[Foyer of the Public Library, St. Petersburg, January 1895. The lamp-smoke mingles with frost drifting through the opened door. Two men—one in an American sack-coat, the other in a threadbare student’s cloak—step aside from the departing crowd.]
George: Mr. Fyodorov, at last. The snow keeps even exiles honest.
Fyodorov: The blizzard is impartial; that is its virtue. I have read your Progress and Poverty on the train from Tambov. You speak of land as mother, yet allow her to keep her dead buried beneath her.
George: Because the living must breathe before they can dig. While rent devours wages, no spade can be raised for resurrection. Lift the tax from labor and capital, place it on ground-rent alone—the earth will become common property, and surplus will flow to every man and woman. Then, with want abolished, we may—if you insist—dig.
Fyodorov: You tax the surface and believe the root thereby heals. Yet the root is mortality itself. Men quarrel over land because they fear the grave more than hunger. Give them the common task of raising the fathers, and rivalry dissolves in the shared spade.
George: But a task without bread breeds priests, not resurrectionists. Your vision is magnificent, yet if one child tonight sleeps hungry while philosophers dream of raising Julius Caesar, what have we gained? The single tax first loosens the grip of the landlord; with that grip gone, mankind turns voluntarily to any grand enterprise you name.
Fyodorov: And if the grip of death is tighter still? Picture Moscow’s zemstvo freed from rent: they congratulate themselves on well-fed infants, who yet grow old and perish. You have fine wheels, Mr. George, but no railway wide enough for the chariot of universal resurrection.
George: Permit me a parable. A village stands on fertile delta land; the silt is life. Yet one absentee landlord exacts half the produce. Villagers cannot repair the seawall; each flood carries coffins seaward before their time. Common rent—returned to the community—builds the wall, saves the living, and postpones the necropolis. Death is delayed by justice.

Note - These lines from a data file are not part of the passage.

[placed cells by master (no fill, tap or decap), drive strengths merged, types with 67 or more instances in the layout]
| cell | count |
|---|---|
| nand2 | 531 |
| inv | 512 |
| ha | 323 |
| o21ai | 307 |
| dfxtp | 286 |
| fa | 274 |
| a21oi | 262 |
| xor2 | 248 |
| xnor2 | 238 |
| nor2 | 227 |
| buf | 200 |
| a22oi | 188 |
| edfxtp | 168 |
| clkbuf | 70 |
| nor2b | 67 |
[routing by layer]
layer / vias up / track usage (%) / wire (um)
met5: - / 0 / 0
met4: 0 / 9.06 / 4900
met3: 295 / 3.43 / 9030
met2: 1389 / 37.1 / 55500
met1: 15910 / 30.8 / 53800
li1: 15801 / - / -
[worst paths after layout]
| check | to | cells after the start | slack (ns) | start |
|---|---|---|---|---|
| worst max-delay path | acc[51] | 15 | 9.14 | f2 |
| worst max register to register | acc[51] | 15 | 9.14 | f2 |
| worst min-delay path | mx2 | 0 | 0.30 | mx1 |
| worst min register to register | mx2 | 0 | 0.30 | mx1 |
From an optimization exercise on the open Yosys and OpenROAD flow, aimed at small area, a short achievable clock period and few clock cycles; shortcuts taken in it are not production practice. Function was checked by simulation only, so behaviour that the tests miss may differ from the original.

==> 06-20 <==
## fpu32
module fpu32 (
    input  wire        clk,
    input  wire        rst,         
    input  wire        in_valid,
    output wire        in_ready,
    input  wire [2:0]  in_op,       
    input  wire [1:0]  in_rm,       
    input  wire [2:0]  in_rel,      
    input  wire [31:0] in_a,
    input  wire [31:0] in_b,
    input  wire [31:0] in_c,        
    output reg         out_valid,
    output reg  [31:0] out_result,
    output reg  [4:0]  out_flags    
);
==> module fpu32, before the edit <==
module fpu32 (
    input  wire        clk,
    input  wire        rst,         
    input  wire        in_valid,
    output wire        in_ready,
    input  wire [2:0]  in_op,       
    input  wire [1:0]  in_rm,       
    input  wire [2:0]  in_rel,      
    input  wire [31:0] in_a,
    input  wire [31:0] in_b,
    input  wire [31:0] in_c,        
    output reg         out_valid,
    output reg  [31:0] out_result,
    output reg  [4:0]  out_flags    
);
    assign in_ready = 1'b1;
    wire i_add = !in_op[2] && !in_op[1];
    wire i_fma = !in_op[2] && in_op[1] && in_op[0];
    reg        s0_valid;
    reg        s0_sub, s0_fma, s0_cmp;
    reg [1:0]  s0_rm;
    reg [2:0]  s0_rel;
    reg [31:0] s0_a, s0_y, s0_z;
    reg        s0_hx, s0_hy, s0_hz;     
    reg [12:0] s0_bone, s0_btwo, s0_bneg;
    wire [26:0] i_bx = {2'b00, in_a[30:23] != 8'd0, in_a[22:0], 1'b0};
    reg  [12:0] i_bone, i_btwo, i_bneg;
    integer k;
    always @* begin
        for (k = 0; k < 13; k = k + 1) begin
            i_bone[k] = i_bx[2*k+1] ^ i_bx[2*k];
            i_btwo[k] = (i_bx[2*k+2] & ~i_bx[2*k+1] & ~i_bx[2*k]) |
                        (~i_bx[2*k+2] & i_bx[2*k+1] & i_bx[2*k]);
            i_bneg[k] = i_bx[2*k+2] & ~(i_bx[2*k+1] & i_bx[2*k]);
        end
    end
    always @(posedge clk) begin
        s0_valid <= !rst && in_valid;
        s0_sub   <= i_add && in_op[0];
        s0_fma   <= i_fma;
        s0_cmp   <= in_op[2];
        s0_rm    <= in_rm;
        s0_rel   <= in_rel;
        s0_a     <= in_a;
        s0_y     <= i_add ? 32'h3F80_0000 : in_b;
        s0_hx    <= (in_a[30:23] != 8'd0);
        s0_bone  <= i_bone;
        s0_btwo  <= i_btwo;
        s0_bneg  <= i_bneg;
        s0_hy    <= i_add || (in_b[30:23] != 8'd0);
        s0_hz    <= i_add ? (in_b[30:23] != 8'd0) : i_fma && (in_c[30:23] != 8'd0);
        s0_z     <= i_add ? {in_b[31] ^ in_op[0], in_b[30:0]} :
                    i_fma ? in_c : {in_a[31] ^ in_b[31], 31'd0};
    end
    wire [47:0] e_prod;
    wire [77:0] e_addend;
    wire        e_sticky, e_sub, e_sp, e_sz;
    wire [10:0] e_ebase;
    wire        e_spec, e_spec_nv;
    wire [31:0] e_spec_res;
    fpu32_exec u_exec (
        .is_sub   (s0_sub),
        .is_fma   (s0_fma),
        .is_cmp   (s0_cmp),
        .rel      (s0_rel),
        .x        (s0_a),
        .y        (s0_y),
        .z        (s0_z),
        .hx       (s0_hx),
        .hy       (s0_hy),
        .hz       (s0_hz),
        .bone     (s0_bone),
        .btwo     (s0_btwo),
        .bneg     (s0_bneg),
        .prod     (e_prod),
        .addend   (e_addend),
        .sticky   (e_sticky),
        .sub      (e_sub),
        .sp       (e_sp),
        .sz       (e_sz),
        .ebase    (e_ebase),
        .spec     (e_spec),
        .spec_res (e_spec_res),
        .spec_nv  (e_spec_nv)
    );
    reg        s1_valid;
    reg [1:0]  s1_rm;
    reg [47:0] s1_prod;
    reg [77:0] s1_addend;
    reg        s1_sticky, s1_sub, s1_sp, s1_sz;
    reg [10:0] s1_ebase;
    reg        s1_spec, s1_spec_nv;
    reg [31:0] s1_spec_res;
    always @(posedge clk) begin
        s1_valid    <= !rst && s0_valid;
        s1_rm       <= s0_rm;
        s1_prod     <= e_prod;
        s1_addend   <= e_addend;
        s1_sticky   <= e_sticky;
        s1_sub      <= e_sub;
        s1_sp       <= e_sp;
        s1_sz       <= e_sz;
        s1_ebase    <= e_ebase;
        s1_spec     <= e_spec;
        s1_spec_res <= e_spec_res;
        s1_spec_nv  <= e_spec_nv;
    end
    wire [76:0] m_mag;
    wire [6:0]  m_lz;
    wire        m_sign;
    fpu32_sum u_sum (
        .prod   (s1_prod),
        .addend (s1_addend),
        .sticky (s1_sticky),
        .sub    (s1_sub),
        .sp     (s1_sp),
        .sz     (s1_sz),
        .ebase  (s1_ebase),
        .mag    (m_mag),
        .lz     (m_lz),
        .sign   (m_sign)
    );
    reg        s2_valid;
    reg [1:0]  s2_rm;
    reg [76:0] s2_mag;
    reg [6:0]  s2_lz;
    reg        s2_sign, s2_sticky, s2_zsign;
    reg [10:0] s2_ebase;
    reg        s2_spec, s2_spec_nv;
    reg [31:0] s2_spec_res;
    always @(posedge clk) begin
        s2_valid    <= !rst && s1_valid;
        s2_rm       <= s1_rm;
        s2_mag      <= m_mag;
        s2_lz       <= m_lz;
        s2_sign     <= m_sign;
        s2_sticky   <= s1_sticky;
        s2_zsign    <= (s1_sp == s1_sz) ? s1_sp : (s1_rm == 2'd3);
        s2_ebase    <= s1_ebase;
        s2_spec     <= s1_spec;
        s2_spec_res <= s1_spec_res;
        s2_spec_nv  <= s1_spec_nv;
    end
    wire [31:0] r_result;
    wire [4:0]  r_flags;
    wire        r_zero;
    fpu32_round u_round (
        .rm     (s2_rm),
        .sign   (s2_sign),
        .mag    (s2_mag),
        .s      (s2_lz),
        .sticky (s2_sticky),
        .ebase  (s2_ebase),
        .result (r_result),
        .flags  (r_flags),
        .zero   (r_zero)
    );
    always @(posedge clk) begin
        out_valid <= !rst && s2_valid;
        if (s2_spec) begin
            out_result <= s2_spec_res;
            out_flags  <= {s2_spec_nv, 4'd0};
        end else if (r_zero) begin
            out_result <= {s2_zsign, 31'd0};
            out_flags  <= 5'd0;
        end else begin
            out_result <= r_result;
            out_flags  <= r_flags;
        end
    end
endmodule
clock: 34.0 ns
lec_check: 0
cap_margin: 20
core_margin: 2
core_utilization: 55
slew_margin: 70
buffer_ports_args: -buffer_cell sky130_fd_sc_hd__buf_4
standard.sh (not shown) runs the stock make flow with config.mk's settings and CLKGATE_MAP_FILE= SYNTH_SCRIPT=/design/flow/synth_recipe.tcl, a recipe that flattens the netlist after the stock synthesis.
==> flow/flow/run.sh <==
#!/bin/bash
# The standard layout (the standard.sh: ORFS synthesis through to the
# final DEF), with one change: the buffers that global placement puts on
# every input and output port are buf_4 cells instead of the resizer's own
# choice (a clkdlybuf4s50_1 delay cell, about 0.4 ns slower per port).
set -e
export BUFFER_PORTS_ARGS="-buffer_cell sky130_fd_sc_hd__buf_4"
echo "export BUFFER_PORTS_ARGS = -buffer_cell sky130_fd_sc_hd__buf_4" >> config.mk
bash standard.sh > standard.log 2>&1
==> 07-14: changes against 06-20 <==
--- a/flow/design.v
+++ b/flow/design.v
@@ -91,10 +91,9 @@
     reg [10:0] s1_ebase;
     reg        s1_spec, s1_spec_nv;
-    reg [31:0] s1_spec_res;
     always @(posedge clk) begin
         s1_valid    <= !rst && s0_valid;
         s1_rm       <= s0_rm;
         s1_prod     <= e_prod;
-        s1_addend   <= e_addend;
+        s1_addend   <= e_spec ? {53'd0, e_spec_res[31], e_spec_res[23:0]} : e_addend;
         s1_sticky   <= e_sticky;
         s1_sub      <= e_sub;
@@ -103,5 +102,4 @@
         s1_ebase    <= e_ebase;
         s1_spec     <= e_spec;
-        s1_spec_res <= e_spec_res;
         s1_spec_nv  <= e_spec_nv;
     end
@@ -128,9 +126,8 @@
     reg [10:0] s2_ebase;
     reg        s2_spec, s2_spec_nv;
-    reg [31:0] s2_spec_res;
     always @(posedge clk) begin
         s2_valid    <= !rst && s1_valid;
         s2_rm       <= s1_rm;
-        s2_mag      <= m_mag;
+        s2_mag      <= s1_spec ? {52'd0, s1_addend[24:0]} : m_mag;
         s2_lz       <= m_lz;
         s2_sign     <= m_sign;
@@ -139,5 +136,4 @@
         s2_ebase    <= s1_ebase;
         s2_spec     <= s1_spec;
-        s2_spec_res <= s1_spec_res;
         s2_spec_nv  <= s1_spec_nv;
     end
@@ -159,5 +155,5 @@
         out_valid <= !rst && s2_valid;
         if (s2_spec) begin
-            out_result <= s2_spec_res;
+            out_result <= {s2_mag[24], {8{s2_mag[23]}}, s2_mag[22:0]};
             out_flags  <= {s2_spec_nv, 4'd0};
         end else if (r_zero) begin
==> flow/flow/run.sh (replaced) <==
#!/bin/bash
# The standard layout (the standard.sh: ORFS synthesis through to the
# final DEF), with one change: the buffers that global placement puts on
# every input and output port are buf_2 cells instead of the resizer's own
# choice (a clkdlybuf4s50_1 delay cell, larger and about 0.4 ns slower).
set -e
export BUFFER_PORTS_ARGS="-buffer_cell sky130_fd_sc_hd__buf_2"
echo "export BUFFER_PORTS_ARGS = -buffer_cell sky130_fd_sc_hd__buf_2" >> config.mk
bash standard.sh > standard.log 2>&1
--- a/flow/config.mk
+++ b/flow/config.mk
@@ -8,5 +8,7 @@
 export CAP_MARGIN = 20
 export CORE_MARGIN = 2
-export CORE_UTILIZATION = 55
-export SLEW_MARGIN = 70
-export BUFFER_PORTS_ARGS = -buffer_cell sky130_fd_sc_hd__buf_4
+export CORE_UTILIZATION = 70
+export CTS_CLUSTER_DIAMETER = 80
+export CTS_CLUSTER_SIZE = 24
+export SLEW_MARGIN = 65
+export BUFFER_PORTS_ARGS = -buffer_cell sky130_fd_sc_hd__buf_2
==> 10-18: changes against 06-20 <==
--- a/flow/design.v
+++ b/flow/design.v
@@ -91,10 +91,9 @@
     reg [10:0] s1_ebase;
     reg        s1_spec, s1_spec_nv;
-    reg [31:0] s1_spec_res;
     always @(posedge clk) begin
         s1_valid    <= !rst && s0_valid;
         s1_rm       <= s0_rm;
         s1_prod     <= e_prod;
-        s1_addend   <= e_addend;
+        s1_addend   <= e_spec ? {53'd0, e_spec_res[31], e_spec_res[23:0]} : e_addend;
         s1_sticky   <= e_sticky;
         s1_sub      <= e_sub;
@@ -103,5 +102,4 @@
         s1_ebase    <= e_ebase;
         s1_spec     <= e_spec;
-        s1_spec_res <= e_spec_res;
         s1_spec_nv  <= e_spec_nv;
     end
@@ -128,9 +126,8 @@
     reg [10:0] s2_ebase;
     reg        s2_spec, s2_spec_nv;
-    reg [31:0] s2_spec_res;
     always @(posedge clk) begin
         s2_valid    <= !rst && s1_valid;
         s2_rm       <= s1_rm;
-        s2_mag      <= m_mag;
+        s2_mag      <= s1_spec ? {52'd0, s1_addend[24:0]} : m_mag;
         s2_lz       <= m_lz;
         s2_sign     <= m_sign;
@@ -139,5 +136,4 @@
         s2_ebase    <= s1_ebase;
         s2_spec     <= s1_spec;
-        s2_spec_res <= s1_spec_res;
         s2_spec_nv  <= s1_spec_nv;
     end
@@ -159,5 +155,5 @@
         out_valid <= !rst && s2_valid;
         if (s2_spec) begin
-            out_result <= s2_spec_res;
+            out_result <= {s2_mag[24], {8{s2_mag[23]}}, s2_mag[22:0]};
             out_flags  <= {s2_spec_nv, 4'd0};
         end else if (r_zero) begin
==> flow/flow/run.sh (replaced) <==
#!/bin/bash
# The standard layout (the standard.sh: ORFS synthesis through to the
# final DEF), with one change: the buffers that global placement puts on
# every input and output port are buf_2 cells instead of the resizer's own
# choice (a clkdlybuf4s50_1 delay cell, larger and about 0.4 ns slower).
set -e
export BUFFER_PORTS_ARGS="-buffer_cell sky130_fd_sc_hd__buf_2"
echo "export BUFFER_PORTS_ARGS = -buffer_cell sky130_fd_sc_hd__buf_2" >> config.mk
bash standard.sh > standard.log 2>&1
--- a/flow/config.mk
+++ b/flow/config.mk
@@ -9,4 +9,6 @@
 export CORE_MARGIN = 2
 export CORE_UTILIZATION = 55
+export CTS_CLUSTER_DIAMETER = 80
+export CTS_CLUSTER_SIZE = 24
 export SLEW_MARGIN = 70
-export BUFFER_PORTS_ARGS = -buffer_cell sky130_fd_sc_hd__buf_4
+export BUFFER_PORTS_ARGS = -buffer_cell sky130_fd_sc_hd__buf_2
==> comparison table <==
item                                                    07-14       06-20       10-18
Outcome                              timing/DRC/antenna clean  timing/DRC/antenna clean  timing/DRC/antenna clean
Largest net degree at the start of global routing          75          67          67
Final-layout non-clock buffer area share                3.96%       5.12%       4.68%
Area growth from synthesis to final layout              7.42%       13.1%       10.7%
Met1 routed wirelength after detailed routing        59000 µm    69600 µm    70400 µm
Cell Count Post-Placement                                6314        6430        6570
Multi-input combinational cell count                     4276        4080        4276
Number of flip-flops and latches                          426         489         426
Fin worst setup slack                                26.04 ns    26.12 ns    26.12 ns
Worst R2R Setup Slack                                26.72 ns    26.12 ns    26.43 ns
Detail-routed via count per cell                         7.19        6.56        6.69
Count of clock buffers in the final design                 31          64          37
Period utilization                                      23.4%       23.2%       23.2%
Endpoint class of the critical path                output pin   flip-flop  output pin
Cell count of the worst reg-to-reg path                    23          26          28
Compound-cell area share of the yosys netlist           22.7%       22.5%       22.7%
Testbench counts of 06-20, summed over its fixed seeds: cycles 24,032.
Testbench counts of 07-14, summed over its fixed seeds: cycles 24,032.
Testbench counts of 10-18, summed over its fixed seeds: cycles 24,032.

==> static timing again, ports no longer ideal <==
In the flow no input, the clock included, has a driving cell. The finished layouts below were timed again as built, in two steps. Step 1 (the two cells are an assumption about what drives the block):
set clk [get_ports {clk}]
set_driving_cell -lib_cell sky130_fd_sc_hd__clkbuf_16 $clk
set_driving_cell -lib_cell sky130_fd_sc_hd__buf_2 [delete_from_list [all_inputs] $clk]
Step 2 adds t to the input delays and takes it off the output delays; t is the mean of the earliest and latest rising clock arrival at the registers after step 1. Input paths then give back, and output paths get back, about the clock's delay inside the block. Slacks: ideal / step 1 / step 2; pairs: ideal / step 1.
| run | t (ns) | slack for setup (ns) | worst setup path after step 2 | worst register clock-pin slew, ns | worst slew at a driven data input, ns |
|---|---|---|---|---|---|
| 06-20 | 0.693 | 26.120 / 26.050 / 25.916 | input to register | 0.08 / 0.08 | 0.06 |
| 07-14 | 0.707 | 26.042 / 25.969 / 25.808 | input to register | 0.10 / 0.10 | 0.05 |
| 10-18 | 0.671 | 26.119 / 26.045 / 25.874 | input to register | 0.09 / 0.09 | 0.05 |
After both steps every run listed still meets setup and hold. For 10-18, which loses most, drivers alone change the setup slack by -0.074 ns; drivers and shift together by -0.245 ns.
From an optimization exercise on the open Yosys and OpenROAD flow, aimed at small area, a short achievable clock period and few clock cycles; shortcuts taken in it are not production practice.
Function was checked by simulation only, so behaviour that the tests miss may differ from the original.

== oak ==
Design flush_dot4, start of the top module:
module flush_dot4 (
    input  wire        clk,
    input  wire        rst,
    input  wire        in_valid,
    output wire        in_ready,
    input  wire        in_clear,
    input  wire        in_read,
    input  wire [7:0]  in_level,
    input  wire [3:0]  in_fmt_a,
    input  wire [3:0]  in_fmt_b,
    input  wire [3:0]  in_en,
    input  wire [31:0] in_a,
    input  wire [31:0] in_b,
    output reg         out_valid,
    output wire [95:0] out_acc,
    output wire [1:0]  out_tag,
    output wire        out_inexact
);
clock: 30.0 ns
lec_check: 0
abc_area: 1
abc_clock_period_in_ps: 7000
cap_margin: 20
cell_pad_in_sites_detail_placement: 2
cell_pad_in_sites_global_placement: 4
core_margin: 2
core_utilization: 30
place_density: 0.45
slew_margin: 20
standard.sh (not shown) runs the stock make flow with config.mk's settings and CLKGATE_MAP_FILE= SYNTH_SCRIPT=/design/flow/synth_recipe.tcl, a recipe that flattens the netlist after the stock synthesis.
==> flow/flow/run.sh <==
#!/bin/bash
# The standard layout (standard.sh: ORFS synthesis through finish), with
# two changes: repair_timing aims for 22.8 ns of setup slack, and buffer_ports gives each input and output port a
# sky130_fd_sc_hd__buf_1 instead of the cell it picks by default.
# The full output of the ORFS run goes to standard.log here; ORFS keeps each
# step's own log under orfs/logs/.
set -euo pipefail
bash standard.sh "BUFFER_PORTS_ARGS=-buffer_cell sky130_fd_sc_hd__buf_1" SETUP_SLACK_MARGIN=22.8 finish > standard.log 2>&1
oak finished every step from synthesis to the final layout, and the layout passed the timing, design-rule and antenna checks.
Testbench counts of oak, summed over its fixed seeds: cycles 12,032.
Relative to oak, the following input files were edited for pine:
-- flow/flow/run.sh --
<<< oak, line 4
# sky130_fd_sc_hd__buf_1 instead of the cell it picks by default.
>>> pine, line 4
# sky130_fd_sc_hd__buf_4 instead of the cell it picks by default.
<<< oak, line 8
bash standard.sh "BUFFER_PORTS_ARGS=-buffer_cell sky130_fd_sc_hd__buf_1" SETUP_SLACK_MARGIN=22.8 finish > standard.log 2>&1
>>> pine, line 8
bash standard.sh "BUFFER_PORTS_ARGS=-buffer_cell sky130_fd_sc_hd__buf_4" SETUP_SLACK_MARGIN=22.8 finish > standard.log 2>&1
Results
- pine: minimum setup slack after placement is 0.045 ns lower than what oak reported.
- Comparing pine and oak, the higher CTS buffer count is on pine.
- oak → pine: worst hold slack stayed essentially flat, worst setup slack decreased 0.026 ns, non-clock buffer share of cell area increased by 1.1 points relative to the old numbers, sequential share of layout area neither gained nor lost much.
- Topmost layer with routed signal wires: met4 -> pine, met5 -> oak
- Summary: with oak as the reference, final routed wirelength across all metal layers in pine moved up slightly.
- Area of the multi-input gates of pine is on par with oak.
[inputs] birch vs pine
-- flow/flow/run.sh --
<<< pine, line 4
# sky130_fd_sc_hd__buf_4 instead of the cell it picks by default.
>>> birch, line 4
# sky130_fd_sc_hd__buf_2 instead of the cell it picks by default.
<<< pine, line 8
bash standard.sh "BUFFER_PORTS_ARGS=-buffer_cell sky130_fd_sc_hd__buf_4" SETUP_SLACK_MARGIN=22.8 finish > standard.log 2>&1
>>> birch, line 8
bash standard.sh "BUFFER_PORTS_ARGS=-buffer_cell sky130_fd_sc_hd__buf_2" SETUP_SLACK_MARGIN=22.8 finish > standard.log 2>&1
Results
birch: full flow OK, the timing, design-rule and antenna checks passed
birch vs pine: count of non-CTS buffers in the layout up slightly
Lower count of antenna diodes in the layout goes to birch over pine.
Diff birch and pine: post-synthesis to final-layout area growth lower in birch
birch vs. pine: number of global-route vias before repair fell 580.
What maple does differently from birch at the input level:
# birch
export LEC_CHECK = 0
export ABC_AREA = 1
export ABC_CLOCK_PERIOD_IN_PS = 7000
export CAP_MARGIN = 20
export CELL_PAD_IN_SITES_DETAIL_PLACEMENT = 2
export CELL_PAD_IN_SITES_GLOBAL_PLACEMENT = 4
export CORE_MARGIN = 2
export CORE_UTILIZATION = 30
export PLACE_DENSITY = 0.45
export SLEW_MARGIN = 20
create_clock -name core_clock -period 30.0 [get_ports {clk}]
# maple
export LEC_CHECK = 0
export ABC_AREA = 1
export ABC_CLOCK_PERIOD_IN_PS = 7000
export CAP_MARGIN = 20
export CELL_PAD_IN_SITES_DETAIL_PLACEMENT = 2
export CELL_PAD_IN_SITES_GLOBAL_PLACEMENT = 4
export CORE_MARGIN = 2
export CORE_UTILIZATION = 30
export CTS_CLUSTER_DIAMETER = 70
export CTS_CLUSTER_SIZE = 30
export PLACE_DENSITY = 0.45
export SLEW_MARGIN = 20
create_clock -name core_clock -period 30.0 [get_ports {clk}]
-- flow/flow/run.sh --
<<< birch, line 4
# sky130_fd_sc_hd__buf_2 instead of the cell it picks by default.
>>> maple, line 4
# sky130_fd_sc_hd__buf_1 instead of the cell it picks by default.
<<< birch, line 8
bash standard.sh "BUFFER_PORTS_ARGS=-buffer_cell sky130_fd_sc_hd__buf_2" SETUP_SLACK_MARGIN=22.8 finish > standard.log 2>&1
>>> maple, line 8
bash standard.sh "BUFFER_PORTS_ARGS=-buffer_cell sky130_fd_sc_hd__buf_1" SETUP_SLACK_MARGIN=22.8 finish > standard.log 2>&1
==> results.txt <==
The global-route usage was comparable across maple and birch.
Changes observed in maple relative to birch: utilization now sits at about the same level; post-detailed-placement cell area fell by 0.45%.
Changes observed in maple relative to birch: tapcell count about even; sequential portion of the cell area about even; fmax about even; share of cells above drive strength 1 fell 0.76 points.
Run comparison: maple end point of the critical path out_acc[74]; birch end point of the critical path out_acc[75]


flush_dot4, a different RTL version from the one above (not shown whole).
Size in the first run: about 6100 cells after synthesis.
export LEC_CHECK = 0
export ABC_CLOCK_PERIOD_IN_PS = 7000
export CAP_MARGIN = 20
export CELL_PAD_IN_SITES_DETAIL_PLACEMENT = 2
export CELL_PAD_IN_SITES_GLOBAL_PLACEMENT = 4
export CORE_MARGIN = 2
export CORE_UTILIZATION = 30
export PLACE_DENSITY = 0.45
export SLEW_MARGIN = 20
create_clock -name core_clock -period 30.0 [get_ports {clk}]
==> flow/flow/run.sh <==
#!/bin/bash
# The standard layout (standard.sh: ORFS synthesis through finish), with
# two changes: repair_timing aims for 22.8 ns of setup slack, and buffer_ports gives each input and output port a
# sky130_fd_sc_hd__buf_4 instead of the cell it picks by default.
# The full output of the ORFS run goes to standard.log here; ORFS keeps each
# step's own log under orfs/logs/.
set -euo pipefail
bash standard.sh "BUFFER_PORTS_ARGS=-buffer_cell sky130_fd_sc_hd__buf_4" SETUP_SLACK_MARGIN=22.8 finish > standard.log 2>&1
Testbench counts at the start, summed over its fixed seeds: cycles 12,040.
Next try:
- ABC_AREA: not set -> 1
What happened: Maximum frequency hardly moves; worst setup slack improved by 0.014 ns; cell area stays flat; global-route usage is higher by 0.22 points; core utilization hardly moves; critical path depth is unchanged; area after synthesis is about the same; flip-flop and latch count does not change.

-- port drivers added, routing unchanged --
Ports are ideal in the flow. The routed layouts listed here were re-timed in OpenROAD.
Step 1 (the two cells are an assumption about what drives the block):
set clk [get_ports {clk}]
set_driving_cell -lib_cell sky130_fd_sc_hd__clkbuf_16 $clk
set_driving_cell -lib_cell sky130_fd_sc_hd__buf_2 [delete_from_list [all_inputs] $clk]
Step 2 also shifts input and output timing later by t, the mid clock arrival at the registers, as if the neighbouring blocks saw the same clock.
Three values: no drivers, after step 1, after step 2; two values: the first two.
run	t (ns)	setup WS [ns]	hold slack, ns	worst setup path at the end	pins driven straight from the clock port
oak	0.736	22.859 / 22.772 / 23.068	0.327 / 0.327 / 0.327	input to register	1
pine	0.738	22.832 / 22.745 / 23.054	0.327 / 0.327 / 0.327	input to register	1
birch	0.748	22.838 / 22.755 / 23.100	0.331 / 0.331 / 0.331	input to register	1
maple	0.746	22.830 / 22.749 / 23.045	0.339 / 0.339 / 0.339	input to register	1
the first run of note 2	0.784	22.819 / 22.734 / 22.916	0.319 / 0.319 / 0.319	input to register	1
the second run of note 2	0.764	22.833 / 22.753 / 23.004	0.319 / 0.319 / 0.319	input to register	1
After both steps every run listed still meets setup and hold.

Fyodorov: Justice delayed is still partial. The wall postpones; the task transfigures. Your rent-reform may spare us a decade, but fraternity forged in digging at gravesites gifts us centuries, even eternity. Land belongs to all only when all belong to one another across centuries.
George: You underrate the practical magnetism of economic reform. The moment every citizen feels the rent-dividend in his pocket, he glimpses the brotherhood of man with the same clarity saints once felt in cathedrals—without waiting for trumpets at the cemetery gate.
Fyodorov: Feeling rent-dividends resembles feeling incense—its sweetness passes. Feeling obligation to the dead endures; it is the smoky fire inside the conscience. An economy can share soil; only a cultus can share time.
George: Then combine them. Distribute the rent, but decree that a tenth part of the surplus finances permanent cemeterial colleges—part-monastery, part-laboratory—devoted to resurrection science. Let the dividend become the tithe of immortality. Without the dividend, the tenth part is stolen by landlords; without the tithe, the dividend breeds mere comfort.
Fyodorov: You offer a treaty between earth-bound economist and heaven-seeking philosopher. I accept the clause, provided we inscribe across every deed: “Land is held in usufruct for the dead as much as for the living.” Your tax becomes a sacrament.
George: Then shake on it, Father Nikolai. The spade needs both bread and blessing.
[They clasp hands, damp with melting snow and ink stains. Outside, the storm relents; over the Neva, the first faint green of electric light dangles like a newly opened question.]